Abstract
The metabotropic glutamate 1a (mGlu1a) receptor is a G protein-coupled receptor linked with phosphoinositide (PI) hydrolysis and with β-arrestin-1-mediated sustained extracellular signal-regulated kinase (ERK) phosphorylation and cytoprotective signaling. Previously, we reported the existence of ligand bias at this receptor, inasmuch as glutamate induced both effects, whereas quisqualate induced only PI hydrolysis. In the current study, we showed that mGlu1 receptor agonists such as glutamate, aspartate, and l-cysteate were unbiased and activated both signaling pathways, whereas quisqualate and (S)-3,5-dihydroxyphenylglycine stimulated only PI hydrolysis.
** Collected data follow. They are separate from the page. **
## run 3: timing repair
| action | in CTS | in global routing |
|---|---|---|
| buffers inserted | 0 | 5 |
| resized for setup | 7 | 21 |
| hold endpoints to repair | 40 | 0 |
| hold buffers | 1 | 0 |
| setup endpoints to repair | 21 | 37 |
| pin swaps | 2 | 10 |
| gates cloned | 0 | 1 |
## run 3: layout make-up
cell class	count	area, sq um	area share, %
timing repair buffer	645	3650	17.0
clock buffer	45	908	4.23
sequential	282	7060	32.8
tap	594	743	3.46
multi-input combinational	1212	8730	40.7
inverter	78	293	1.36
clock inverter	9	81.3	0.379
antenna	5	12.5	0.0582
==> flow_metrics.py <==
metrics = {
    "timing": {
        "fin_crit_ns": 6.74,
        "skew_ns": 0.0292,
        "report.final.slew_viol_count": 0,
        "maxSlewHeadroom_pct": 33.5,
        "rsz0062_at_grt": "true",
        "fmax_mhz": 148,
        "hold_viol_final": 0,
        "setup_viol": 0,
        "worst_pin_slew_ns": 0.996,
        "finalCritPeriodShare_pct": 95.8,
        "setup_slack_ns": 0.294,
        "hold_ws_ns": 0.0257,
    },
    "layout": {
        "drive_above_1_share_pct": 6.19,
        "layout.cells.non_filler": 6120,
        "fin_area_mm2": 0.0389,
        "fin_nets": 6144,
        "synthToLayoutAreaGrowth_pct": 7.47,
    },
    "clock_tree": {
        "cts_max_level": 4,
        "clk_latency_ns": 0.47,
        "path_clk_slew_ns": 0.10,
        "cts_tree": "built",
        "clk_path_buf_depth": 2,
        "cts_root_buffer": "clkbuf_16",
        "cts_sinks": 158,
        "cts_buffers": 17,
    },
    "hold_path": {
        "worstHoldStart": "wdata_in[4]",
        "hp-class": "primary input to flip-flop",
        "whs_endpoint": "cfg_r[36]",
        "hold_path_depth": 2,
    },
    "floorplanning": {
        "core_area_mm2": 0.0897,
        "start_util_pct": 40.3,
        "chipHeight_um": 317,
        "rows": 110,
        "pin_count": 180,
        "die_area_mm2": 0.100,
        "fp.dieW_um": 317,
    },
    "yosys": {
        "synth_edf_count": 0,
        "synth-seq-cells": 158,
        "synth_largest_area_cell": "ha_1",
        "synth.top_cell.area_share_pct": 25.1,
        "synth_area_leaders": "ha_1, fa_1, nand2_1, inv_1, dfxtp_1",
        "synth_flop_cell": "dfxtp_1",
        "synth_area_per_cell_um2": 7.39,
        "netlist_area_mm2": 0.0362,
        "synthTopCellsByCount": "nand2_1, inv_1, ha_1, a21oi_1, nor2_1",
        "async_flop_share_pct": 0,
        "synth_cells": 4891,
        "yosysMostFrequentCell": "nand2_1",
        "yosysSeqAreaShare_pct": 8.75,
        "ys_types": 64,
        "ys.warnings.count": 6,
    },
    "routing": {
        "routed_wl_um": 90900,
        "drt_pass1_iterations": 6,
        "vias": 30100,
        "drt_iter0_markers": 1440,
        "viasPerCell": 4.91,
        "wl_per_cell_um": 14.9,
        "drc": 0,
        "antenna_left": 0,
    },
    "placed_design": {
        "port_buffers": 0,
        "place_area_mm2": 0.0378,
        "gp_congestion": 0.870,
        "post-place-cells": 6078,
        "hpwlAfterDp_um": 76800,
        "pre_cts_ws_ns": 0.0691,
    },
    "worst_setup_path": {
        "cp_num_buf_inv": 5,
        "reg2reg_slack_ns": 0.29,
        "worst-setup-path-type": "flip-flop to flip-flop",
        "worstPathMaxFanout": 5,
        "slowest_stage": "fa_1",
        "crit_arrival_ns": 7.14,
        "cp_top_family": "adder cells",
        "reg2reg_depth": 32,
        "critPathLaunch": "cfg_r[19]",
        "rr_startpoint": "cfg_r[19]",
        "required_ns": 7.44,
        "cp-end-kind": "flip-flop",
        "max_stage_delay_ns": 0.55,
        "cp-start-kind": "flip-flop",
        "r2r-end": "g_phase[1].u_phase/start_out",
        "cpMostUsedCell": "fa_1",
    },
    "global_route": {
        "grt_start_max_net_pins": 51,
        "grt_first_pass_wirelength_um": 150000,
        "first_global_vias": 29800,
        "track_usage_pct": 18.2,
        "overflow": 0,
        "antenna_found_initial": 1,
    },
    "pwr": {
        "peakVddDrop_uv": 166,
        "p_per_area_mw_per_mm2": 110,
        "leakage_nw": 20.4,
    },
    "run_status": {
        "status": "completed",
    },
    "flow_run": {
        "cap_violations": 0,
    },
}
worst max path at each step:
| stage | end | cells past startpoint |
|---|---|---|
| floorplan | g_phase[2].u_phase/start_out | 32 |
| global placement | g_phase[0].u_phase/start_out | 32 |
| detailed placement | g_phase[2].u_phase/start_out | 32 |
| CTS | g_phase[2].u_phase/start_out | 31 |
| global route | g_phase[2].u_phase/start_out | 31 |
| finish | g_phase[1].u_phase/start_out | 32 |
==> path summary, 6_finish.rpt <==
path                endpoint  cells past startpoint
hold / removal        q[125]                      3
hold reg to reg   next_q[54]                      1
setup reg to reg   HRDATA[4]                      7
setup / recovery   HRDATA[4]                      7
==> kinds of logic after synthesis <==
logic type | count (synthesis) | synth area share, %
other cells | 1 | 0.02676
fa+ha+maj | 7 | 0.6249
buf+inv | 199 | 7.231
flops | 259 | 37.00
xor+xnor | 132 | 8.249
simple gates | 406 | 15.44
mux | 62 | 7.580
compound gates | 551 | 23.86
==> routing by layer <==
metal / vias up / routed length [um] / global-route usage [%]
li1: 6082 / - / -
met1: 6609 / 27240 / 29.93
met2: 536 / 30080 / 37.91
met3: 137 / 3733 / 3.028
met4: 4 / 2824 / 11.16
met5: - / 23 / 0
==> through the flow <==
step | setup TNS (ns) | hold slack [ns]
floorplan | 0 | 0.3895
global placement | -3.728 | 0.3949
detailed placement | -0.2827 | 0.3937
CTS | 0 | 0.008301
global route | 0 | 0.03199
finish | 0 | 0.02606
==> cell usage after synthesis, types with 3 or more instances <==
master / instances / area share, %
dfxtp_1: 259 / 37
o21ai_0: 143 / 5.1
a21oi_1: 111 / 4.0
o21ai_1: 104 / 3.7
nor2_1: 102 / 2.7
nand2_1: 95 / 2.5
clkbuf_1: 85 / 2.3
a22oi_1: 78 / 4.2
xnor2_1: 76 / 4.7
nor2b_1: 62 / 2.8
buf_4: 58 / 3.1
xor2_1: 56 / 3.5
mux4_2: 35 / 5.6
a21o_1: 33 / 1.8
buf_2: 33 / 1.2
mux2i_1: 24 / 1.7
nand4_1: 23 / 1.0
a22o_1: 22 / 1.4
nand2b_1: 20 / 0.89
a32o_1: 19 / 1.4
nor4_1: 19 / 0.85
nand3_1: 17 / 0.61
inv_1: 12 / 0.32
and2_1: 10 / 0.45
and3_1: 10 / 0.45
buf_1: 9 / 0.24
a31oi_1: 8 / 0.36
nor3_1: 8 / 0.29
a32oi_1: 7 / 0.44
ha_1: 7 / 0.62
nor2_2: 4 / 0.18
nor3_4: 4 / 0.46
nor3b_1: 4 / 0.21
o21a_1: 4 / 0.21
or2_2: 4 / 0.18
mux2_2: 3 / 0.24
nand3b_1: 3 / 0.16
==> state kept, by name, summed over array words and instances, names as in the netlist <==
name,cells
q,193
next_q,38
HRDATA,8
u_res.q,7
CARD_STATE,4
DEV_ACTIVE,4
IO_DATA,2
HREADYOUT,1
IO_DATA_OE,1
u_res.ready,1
**src/rtl/rst_seq_map.svh**
```systemverilog
// Timing constants for the host-side flash reset sequencer.
`ifndef RST_SEQ_MAP_SVH
`define RST_SEQ_MAP_SVH
`define CLK_PERIOD_PS 5000
`define SUPPLY_SETTLE_US 300
`define RECOVERY_US 35
`define PULSE_NS 200
`define RELEASE_NS 50
`define SLEEP_MAX_US 8
`define SUPPLY_SETTLE_CYC ((`SUPPLY_SETTLE_US * 1000000 + `CLK_PERIOD_PS - 1) / `CLK_PERIOD_PS)
`define RECOVERY_CYC ((`RECOVERY_US * 1000000 + `CLK_PERIOD_PS - 1) / `CLK_PERIOD_PS)
`define PULSE_CYC ((`PULSE_NS * 1000 + `CLK_PERIOD_PS - 1) / `CLK_PERIOD_PS)
`define RELEASE_CYC ((`RELEASE_NS * 1000 + `CLK_PERIOD_PS - 1) / `CLK_PERIOD_PS)
`define SLEEP_CYC ((`SLEEP_MAX_US * 1000000) / `CLK_PERIOD_PS)
`endif

```
**src/rtl/rst_seq_pkg.sv**
```systemverilog
// Types for the host-side flash reset sequencer.
`default_nettype none
package rst_seq_pkg;
    typedef enum logic [2:0] {
        ST_POWER,
        ST_PULSE,
        ST_RECOVER,
        ST_RELEASE,
        ST_READY
    } phase_type;
    typedef struct packed {
        phase_type phase;
        logic [31:0] count;
        logic restart_n;
        logic select_n;
        logic ready;
        logic warm;
        logic [31:0] idle;
        logic asleep;
    } state_type;
endpackage
`default_nettype wire

```
**src/rtl/flash_reset_host.sv**
```systemverilog
// Host controller that sequences cold and warm restart of a parallel flash.
`include "rst_seq_map.svh"
`default_nettype none
module flash_reset_host
    import rst_seq_pkg::*;
#(
    parameter int SETTLE_CYC = `SUPPLY_SETTLE_CYC,
    parameter int RECOVER_CYC = `RECOVERY_CYC
)(
    input wire logic CLK,
    input wire logic RESET_N,
    input wire logic SUPPLY_GOOD,
    input wire logic WARM_REQ,
    input wire logic DONE_FLAG_N,
    input wire logic ADDR_CHANGE,
    output logic WARM_RESTART_OUT_N,
    output logic CHIP_SELECT_N,
    output logic DEVICE_READY,
    output logic DEVICE_ASLEEP
);
    localparam int PULSE_CYC = `PULSE_CYC;
    localparam int RELEASE_CYC = `RELEASE_CYC;
    localparam int SLEEP_CYC = `SLEEP_CYC;

    // The pulse alone never reaches the recovery time, so recovery is waited explicitly.
    // This check runs at elaboration, so a bad parameter set never reaches simulation.
    if (SETTLE_CYC < 1 || RECOVER_CYC <= PULSE_CYC)
    begin
        $error("flash_reset_host: timing parameters out of range.");
    end

    state_type s_q, s_d;

    // Next-state logic for the whole sequencer.
    always_comb
    begin
        s_d = s_q;
        s_d.count = s_q.count + 32'h1;
        unique case (s_q.phase)
            ST_POWER:
            begin
                // Restart held low through the settle time; the device ignores it meanwhile.
                s_d.restart_n = 1'b0;
                s_d.select_n = 1'b1;
                if (!SUPPLY_GOOD)
                    s_d.count = 32'h0;
                else if (s_q.count >= 32'(SETTLE_CYC - 1))
                begin
                    // Recovery restarts from the settle end since restart stayed low.
                    s_d.phase = ST_RECOVER;
                    s_d.count = 32'h0;
                end
            end
            ST_PULSE:
            begin
                s_d.restart_n = 1'b0;
                if (s_q.count >= 32'(PULSE_CYC - 1))
                begin
                    s_d.phase = ST_RECOVER;
                    s_d.count = 32'(PULSE_CYC);
                end
            end
            ST_RECOVER:
            begin
                // A busy device keeps us here, so a held restart never ends early.
                if (s_q.count >= 32'(RECOVER_CYC - 1) && DONE_FLAG_N)
                begin
                    s_d.phase = ST_RELEASE;
                    s_d.restart_n = 1'b1;
                    s_d.count = 32'h0;
                end
            end
            ST_RELEASE:
            begin
                if (s_q.count >= 32'(RELEASE_CYC - 1))
                begin
                    s_d.phase = ST_READY;
                    s_d.select_n = 1'b0;
                    s_d.ready = 1'b1;
                    s_d.warm = 1'b1;
                    s_d.idle = 32'h0;
                end
            end
            ST_READY:
            begin
                // Select stays low so the device fetches the current address after restart.
                if (!SUPPLY_GOOD)
                begin
                    s_d.phase = ST_POWER;
                    s_d.count = 32'h0;
                    // Pins take their power-up levels at once, never select low in restart.
                    s_d.restart_n = 1'b0;
                    s_d.select_n = 1'b1;
                    s_d.ready = 1'b0;
                    s_d.warm = 1'b0;
                end
                else if (WARM_REQ)
                begin
                    s_d.phase = ST_PULSE;
                    s_d.count = 32'h0;
                    s_d.ready = 1'b0;
                    s_d.restart_n = 1'b0;
                end
            end
        endcase
        // Track address stability for the automatic sleep indication.
        if (s_q.phase != ST_READY || ADDR_CHANGE)
        begin
            s_d.idle = 32'h0;
            s_d.asleep = 1'b0;
        end
        else if (s_q.idle >= 32'(SLEEP_CYC - 1))
            s_d.asleep = 1'b1;
        else
            s_d.idle = s_q.idle + 32'h1;
    end

    // State register with synchronous reset.
    always_ff @(posedge CLK)
    begin
        if (!RESET_N)
        begin
            s_q.phase <= ST_POWER;
            s_q.count <= 32'h0;
            s_q.restart_n <= 1'b0;
            s_q.select_n <= 1'b1;
            s_q.ready <= 1'b0;
            s_q.warm <= 1'b0;
            s_q.idle <= 32'h0;
            s_q.asleep <= 1'b0;
        end
        else
            s_q <= s_d;
    end

    assign WARM_RESTART_OUT_N = s_q.restart_n;
    assign CHIP_SELECT_N = s_q.select_n;
    assign DEVICE_READY = s_q.ready;
    assign DEVICE_ASLEEP = s_q.asleep;

    // Select never falls unless restart was high the cycle before.
    property p_release;
        @(posedge CLK) disable iff (!RESET_N)
        $fell(s_q.select_n) |-> $past(s_q.restart_n);
    endproperty
    release_gap_a: assert property (p_release) else $error("Select fell without release time.");

    pulse_width_a: assert property (@(posedge CLK) disable iff (!RESET_N)
        $fell(s_q.restart_n) && s_q.phase == ST_PULSE |-> !s_q.restart_n [*8])
        else $error("Restart pulse too short.");

    select_high_a: assert property (@(posedge CLK) disable iff (!RESET_N)
        !s_q.restart_n && !s_q.warm |-> s_q.select_n)
        else $error("Select low during restart.");

    ready_select_a: assert property (@(posedge CLK) disable iff (!RESET_N)
        s_q.ready |-> !s_q.select_n && s_q.restart_n)
        else $error("Ready without released pins.");

    sleep_ready_a: assert property (@(posedge CLK) disable iff (!RESET_N)
        s_q.asleep |-> s_q.phase == ST_READY)
        else $error("Sleep outside ready.");

    supply_drop_a: assert property (@(posedge CLK) disable iff (!RESET_N)
        !SUPPLY_GOOD && s_q.phase == ST_POWER |=> s_q.count == 32'h0)
        else $error("Settle count not restarted.");

    recover_hold_a: assert property (@(posedge CLK) disable iff (!RESET_N)
        s_q.phase == ST_RECOVER && !DONE_FLAG_N |=> s_q.phase == ST_RECOVER)
        else $error("Left recovery while busy.");

    warm_entry_a: assert property (@(posedge CLK) disable iff (!RESET_N)
        s_q.phase == ST_READY && SUPPLY_GOOD && WARM_REQ |=> !s_q.restart_n && !s_q.ready)
        else $error("Warm restart not started.");

    // Power-up holds restart low and select high while the device loads itself.
    cold_hold_a: assert property (@(posedge CLK) disable iff (!RESET_N)
        s_q.phase == ST_POWER |-> !s_q.restart_n && s_q.select_n)
        else $error("Pins not at power-up levels.");

    // Supply loss in ready sends the sequencer back to a full cold start.
    ready_supply_a: assert property (@(posedge CLK) disable iff (!RESET_N)
        s_q.phase == ST_READY && !SUPPLY_GOOD |=> s_q.phase == ST_POWER && !s_q.ready)
        else $error("Supply loss not handled.");

    // Recovery done and device idle releases the restart pin on the next edge.
    release_done_a: assert property (@(posedge CLK) disable iff (!RESET_N)
        s_q.phase == ST_RECOVER && s_q.count >= 32'(RECOVER_CYC - 1) && DONE_FLAG_N
        |=> s_q.restart_n)
        else $error("Restart not released.");

    // An address change always wakes the sleep indication.
    sleep_wake_a: assert property (@(posedge CLK) disable iff (!RESET_N)
        ADDR_CHANGE |=> !s_q.asleep)
        else $error("Sleep kept after address change.");

    // The restart pin is low for every cycle of the pulse phase.
    pulse_low_a: assert property (@(posedge CLK) disable iff (!RESET_N)
        s_q.phase == ST_PULSE |-> !s_q.restart_n)
        else $error("Restart high during pulse.");
endmodule
`default_nettype wire

```
**config.mk**
```make
export PLATFORM = sky130hd
export DESIGN_NAME = flash_reset_host
export DESIGN_NICKNAME = d
export VERILOG_FILES = /design/src/rtl/rst_seq_pkg.sv /design/src/rtl/flash_reset_host.sv
export VERILOG_INCLUDE_DIRS = /design/src /design/src/rtl
export SDC_FILE = /design/constraint.sdc
export NUM_CORES = 1
export LEC_CHECK = 0
export BUFFER_PORTS_ARGS = -buffer_cell sky130_fd_sc_hd__clkbuf_2
export CAP_MARGIN = 20
export CORE_UTILIZATION = 61
export CTS_CLUSTER_DIAMETER = 200
export CTS_CLUSTER_SIZE = 16
export DETAILED_ROUTE_END_ITERATION = 7
export PLACE_DENSITY = 0.82
export SLEW_MARGIN = 10
export SYNTH_ARGS = -nofsm -noshare
export SYNTH_HDL_FRONTEND = slang
export SYNTH_SLANG_ARGS = --single-unit
export TNS_END_PERCENT = 50
```
**constraint.sdc**
```tcl
create_clock -name CLK -period 2.5 [get_ports CLK]
set_input_delay 0.5 -clock CLK [delete_from_list [all_inputs] [get_ports CLK]]
set_output_delay 0.5 -clock CLK [all_outputs]
set_load 0.05 [all_outputs]
```
## Yosys cells after proc, flatten, opt, wreduce, memory -nomap -nowiden

Index checks and enable logic that the tools add are counted.

- Reduce and logical (&&, ||, !) cells: 12
- Equality and inequality tests: 14
- Bitwise operators: 1
- Shift operators: 0
- Multiplexer cells: 19
- Divide/modulo/power cells: 0
- Add/subtract/negate cells: 2
- $lt $le $gt $ge: 5
- Multiply operators: 0

Operators with widths:

| operator | count |
|---|---|
| 33-bit case mux with 4 select lines | 1 |
| 36-bit two-way mux | 3 |
| 35-bit two-way mux | 3 |
| 32-bit two-way mux | 3 |
| 32-bit by 1-bit adder with 32-bit output, second input constant | 2 |
| 32-bit by 11-bit greater-or-equal comparator with 1-bit output, second input constant | 1 |
| 32-bit by 13-bit greater-or-equal comparator with 1-bit output, second input constant | 1 |
| 32-bit by 16-bit greater-or-equal comparator with 1-bit output, second input constant | 1 |
| 32-bit by 4-bit greater-or-equal comparator with 1-bit output, second input constant | 1 |
| 32-bit by 6-bit greater-or-equal comparator with 1-bit output, second input constant | 1 |
| 3-bit case mux with 5 select lines | 1 |
| 2-bit != test, second input constant | 7 |
| 3-bit AND reduction | 3 |
| 3-bit by 2-bit equality test with 1-bit output, second input constant | 2 |
| 3-bit two-way mux | 2 |
| 3-bit != test, second input constant | 2 |
| 6-bit AND reduction | 1 |
| 1-bit two-way mux | 4 |
| 2-bit case mux with 2 select lines | 1 |
| 4-bit nonzero test | 1 |
| 3-bit by 1-bit equality test with 1-bit output, second input constant | 1 |
| 3-bit equality test, second input constant | 1 |
| 3-bit zero test | 1 |
| 1-bit case mux with 3 select lines | 1 |
| 8 further kinds | 8 |

- Register bits: 71
- Latch bits: 0
- Bits of input ports: 6
- Memory bits (writable): 0
- ROM bits: 0
- Logic and storage cells: 60
- Output and inout port bits: 4
- Memories: 0

## Depth between registers and ports, before layout

- Depth in word-level cells: 4
- Mapped depth: 8
- Mapped depth without buffers: 8

## Worst setup path before layout

Ideal clock, no wire load.

- Path type: register to register
- Start point: register s_q[37] in the netlist's numbering
- End point: register s_q[39] in the netlist's numbering
- Slack: 555 ps
- Setup time: 115 ps
- Period minus slack after synthesis: 1945 ps
- Buffers on the path: 1
- Arrival: 1831 ps
- Required time: 2385 ps
- Cell stages (with the launch flop): 9
- Path through: dfxtp_1 > ha_1 > nand4_1 > o2bb2ai_1 > o211ai_1 > o32a_1 > a21o_1 > buf_6 > nor2_1

- Cells in the longest elaborated chain, start to end: 4
- Elaborated cells on any way between the ends: 12
- Classes of those cells: add/sub (1); order compare (3); mux (7); reduce/logical (1)

Ends and longest elaborated chain:

| element | line | RTL |
|---|---|---|
| start, declared | flash_reset_host.sv:32 | `state_type s_q, s_d;` |
| 32-bit by 1-bit adder with 32-bit output, or another cell as far along | flash_reset_host.sv:38 | `s_d.count = s_q.count + 32'h1;` |
| 36-bit two-way mux, or another cell as far along | flash_reset_host.sv:97 | `else if (WARM_REQ)` |
| 36-bit two-way mux, or another cell as far along | flash_reset_host.sv:87 | `if (!SUPPLY_GOOD)` |
| 33-bit case mux with 4 select lines * | flash_reset_host.sv:39 | `unique case (s_q.phase)` |

Every way passes the cells marked *; elsewhere a longest branch is shown, timed or not. The select of a mux whose other input is x is not followed.
A chain may end at the register's enable or synchronous reset.

## Worst setup path after layout

- Start point: register s_q[61] in the netlist's numbering
- End point: register s_q[43] in the netlist's numbering

- Cells in the longest elaborated chain, start to end: 4
- Elaborated cells on any way between the ends: 9
- Classes of those cells: order compare (3); mux (5); reduce/logical (1)

Ends and longest elaborated chain:

| element | line |
|---|---|
| 32-bit by 16-bit greater-or-equal comparator with 1-bit output or 32-bit by 13-bit greater-or-equal comparator with 1-bit output (tied branches) | flash_reset_host.sv:47, flash_reset_host.sv:66 |
| 35-bit two-way mux or 1-bit logical AND (tied branches) | flash_reset_host.sv:47, flash_reset_host.sv:66 |
| 32-bit two-way mux or 36-bit two-way mux (tied branches) | flash_reset_host.sv:45, flash_reset_host.sv:66 |
| 33-bit case mux with 4 select lines * | flash_reset_host.sv:39 |

Marked as above.

==> results.yml <==
status:
  outcome: "finished, final reports clean"
detailed_routing:
  avgRoutedWirePerCell_um: 12.87
  first_iter_violations: 84
  drc_errors: 0
  wirelength_mm: 5.637
  dr.pass1.iters: 4
  ant_nets: 0
  vias: 2413
  vias_per_cell: 5.509
critical_path:
  cp_slowest_cell: "o32a_1"
  slowest_delay_ns: 0.36
  cpLargestDelayFamily: "simple AND/OR/NAND/NOR gates"
  path_buf_inv: 1
  critPathMaxFanout: 14
  cp.required_ns: 2.76
  setup.worst_path.start_class: "register"
  crit_arrival_ns: 2.34
  path_cells: "nor4_1 -> and4_1 -> o211ai_1 -> o32a_1 -> a21o_1 -> buf_4 -> nor2_1"
  criticalPathCategory: "reg -> reg"
  cp-end-kind: "register"
clock_tree:
  cts-root-buf: "clkbuf_8"
  cts.sinks: 71
  clk_latency_ns: 0.34
  clockBufferDepth: 2
  cts_resized: 0
  cts_buffers: 9
  htree_levels: 3
  cts_tree: "done"
  clk_pin_slew_ns: 0.07
  post_cts_buffers: 0
  hold_buffers: 0
floorplan:
  rows: 25
  initial_core_util_pct: 65.11
  die_h_um: 73.94
  top_level_ports: 10
  coreArea_sq_um: 4848
  die_width_um: 73.94
  die-area_sq_um: 5466
sta:
  fmax_mhz: 481.1
  tns_ns: 0
  slew-limit-headroom_pct: 67.07
  hold_viol: 0
  setup_ws_ns: 0.4214
  min_period_ns: 2.079
  period_share_pct: 83.14
  worst_hold_slack_ns: 0.4370
  worst_pin_slew_ns: 0.4878
  report.final.slew_viol_count: 0
  fin_worst_skew_ns: 0.004598
  setup_viol: 0
  rsz0062_at_grt: "no"
final_layout:
  layout-drive-gt1-share_pct: 10.78
  ff_latch_area_sq_um: 1421
  layout_common_cells: "dfxtp_1 (71), nor2_1 (49), xor2_1 (24), nand2_1 (21), and2_1 (21)"
  fin_area_sq_um: 3422
  final_common_cell: "dfxtp_1"
  num_antenna_cells: 0
  multi_input_area_sq_um: 1605
  fin_nets: 377
  num-fill-cells: 387
  syn_to_final_growth_pct: 8.403
yosys:
  postSynthAreaPerCell_sq_um: 8.917
  synthTopCellsByArea: "dfxtp_1 (45%), xor2_1 (6.7%), nor2_1 (5.8%)"
  synth_warnings: 0
  syn-cell-area_sq_um: 3157
  synth_flop_cell: "dfxtp_1"
  yosys.area.top_type: "dfxtp_1"
  netlist.area_leader.share_pct: 45.03
  syn_nets: 364
  ys_types: 46
  synth_seq_cells: 71
  synth-edff-count: 0
  syn_inst: 354
  yosysSeqAreaShare_pct: 45.03
  ys_async_sr_fraction_pct: 0
hold_path:
  min_path_type: "in -> reg"
pwr:
  power_leakage_nw: 1.283
  power_density_nw_per_um2: 587.2
  vdd_drop_max_uv: 465.4
run:
  drv_cap: 0
placement:
  hpwl_mm: 3.850
  post-place-ws_ns: 0.4321
  port_buffers: 9
  gp_congestion: 0.8085
  post_dp_cell_area_sq_um: 3257
grt:
  grt_remaining_overflow: 0
  grt_usage_pct: 23.18
  grt_pass1_wl_mm: 9.604
  grt_max_degree: 22
  antenna_found_initial: 0
  grt_pass1_vias: 2254
[worst reg2reg max path: cells and delay by family (launching register included)]
family          cells  cell delay (ns)
flops               1             0.35
simple gates        3             0.75
compound gates      3             0.73
buf+inv             1             0.18
[kinds of logic (layout without fill, tap and decap cells)]
logic type / Yosys count / count (layout) / share of synthesized area (%)
AND/OR/NAND/NOR: 181 / 181 / 30.60
flip-flops: 71 / 71 / 45.03
XOR/XNOR: 39 / 39 / 10.82
AO/OA/AOI/OAI: 34 / 34 / 7.848
buffers and inverters: 25 / 42 / 4.122
adder cells (fa/ha/maj): 4 / 4 / 1.585
[worst paths after layout]
| check | start | slack [ns] | cells after the start | end |
|---|---|---|---|---|
| max | s_q[61] | 0.42 | 7 | s_q[43] |
| min | RESET_N | 0.44 | 2 | s_q[40] |
| min reg2reg | DEVICE_ASLEEP | 0.44 | 2 | DEVICE_ASLEEP |
| max reg2reg | s_q[61] | 0.42 | 7 | s_q[43] |
[through the flow]
stage	total power [W]	util, %	instances
6_report	0.002009	70.58	438
3_3_place_gp	0.001259	67.17	423
4_1_cts	0.002036	70.58	438
5_1_grt	0.002085	70.58	438
3_5_place_dp	0.001261	67.17	423
2_1_floorplan	0.001247	-	354
[flip-flops by register name, summed over array words and instances, names as in the netlist]
register            count
WARM_RESTART_OUT_N      1
CHIP_SELECT_N           1
DEVICE_ASLEEP           1
s_q                    67
DEVICE_READY            1
[synth_stat cells (5+ instances only)]
master	count
nand3_1	17
nor3_1	9
nand2b_1	5
xnor2_1	15
nor4_1	10
nor2_1	49
inv_1	8
nand4_1	16
clkbuf_1	7
nand2_1	21
and2_1	21
xor2_1	24
and3_1	12
a21oi_1	15
dfxtp_1	71
buf_2	5
[final cells by class]
type | instances | area share (%)
repair buffers | 18 | 3.291
inverters | 9 | 0.9872
clock inverters | 3 | 0.5850
multi-input cells | 258 | 46.91
well taps | 67 | 2.450
flip-flops and latches | 71 | 41.54
clock buffers | 12 | 4.241
[report_power, final]
| group | internal (W) | switching [W] |
|---|---|---|
| Combinational | 0.0000350 | 0.0000532 |
| Sequential | 0.00114 | 0.0000102 |
| Clock | 0.000380 | 0.000393 |
[layer usage]
layer | share of wire, % | vias to the layer above | global-route usage (%)
met1 | 48 | 1130 | 27.28
met4 | 1.6 | 0 | 10.90
li1 | - | 1243 | -
met5 | 0 | - | 0
met2 | 48 | 30 | 39.39
met3 | 2.5 | 10 | 6.098
No activity file was read; power rests on OpenSTA's default activity.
Competitive antagonists inhibited only PI hydrolysis and not the β-arrestin-dependent pathway, whereas a noncompetitive mGlu1 receptor antagonist blocked both pathways. Mutational analysis of the ligand binding domain of the mGlu1a receptor revealed that Thr188 residues were essential for PI hydrolysis but not for protective signaling, whereas Arg323 and Lys409 residues were required for β-arrestin-1-mediated sustained ERK phosphorylation and cytoprotective signaling but not for PI hydrolysis. Therefore, the mechanism of ligand bias appears to involve different modes of agonist interactions with the receptor ligand binding domain. Although some mGlu1a receptor agonists are biased toward PI hydrolysis, we identified two endogenous compounds, glutaric acid and succinic acid, as new mGlu1 receptor agonists that are fully biased toward β-arrestin-mediated protective signaling. Pharmacological studies indicated that, in producing the two effects, glutamate interacted in two distinct ways with mGlu1 receptors, inasmuch as competitive mGlu1 receptor antagonists that blocked PI hydrolysis did not inhibit cytoprotective signaling. Quisqualate, which is biased toward PI hydrolysis, failed to inhibit glutamate-induced protection, and glutaric acid, which is biased toward protection, did not interfere with glutamate-induced PI hydrolysis. Taken together, these data indicate that ligand bias at mGlu1 receptors is attributable to different modes of receptor-glutamate interactions, which are differentially coupled to PI hydrolysis and β-arrestin-mediated cytoprotective signaling, and they reveal the existence of new endogenous agonists acting at mGlu1 receptors.
Footnotes
This work was supported by the National Institutes of Health National Institute of Neurological Disorders and Stroke [Grants NS37436, NS041218] (the latter to A.C.E.).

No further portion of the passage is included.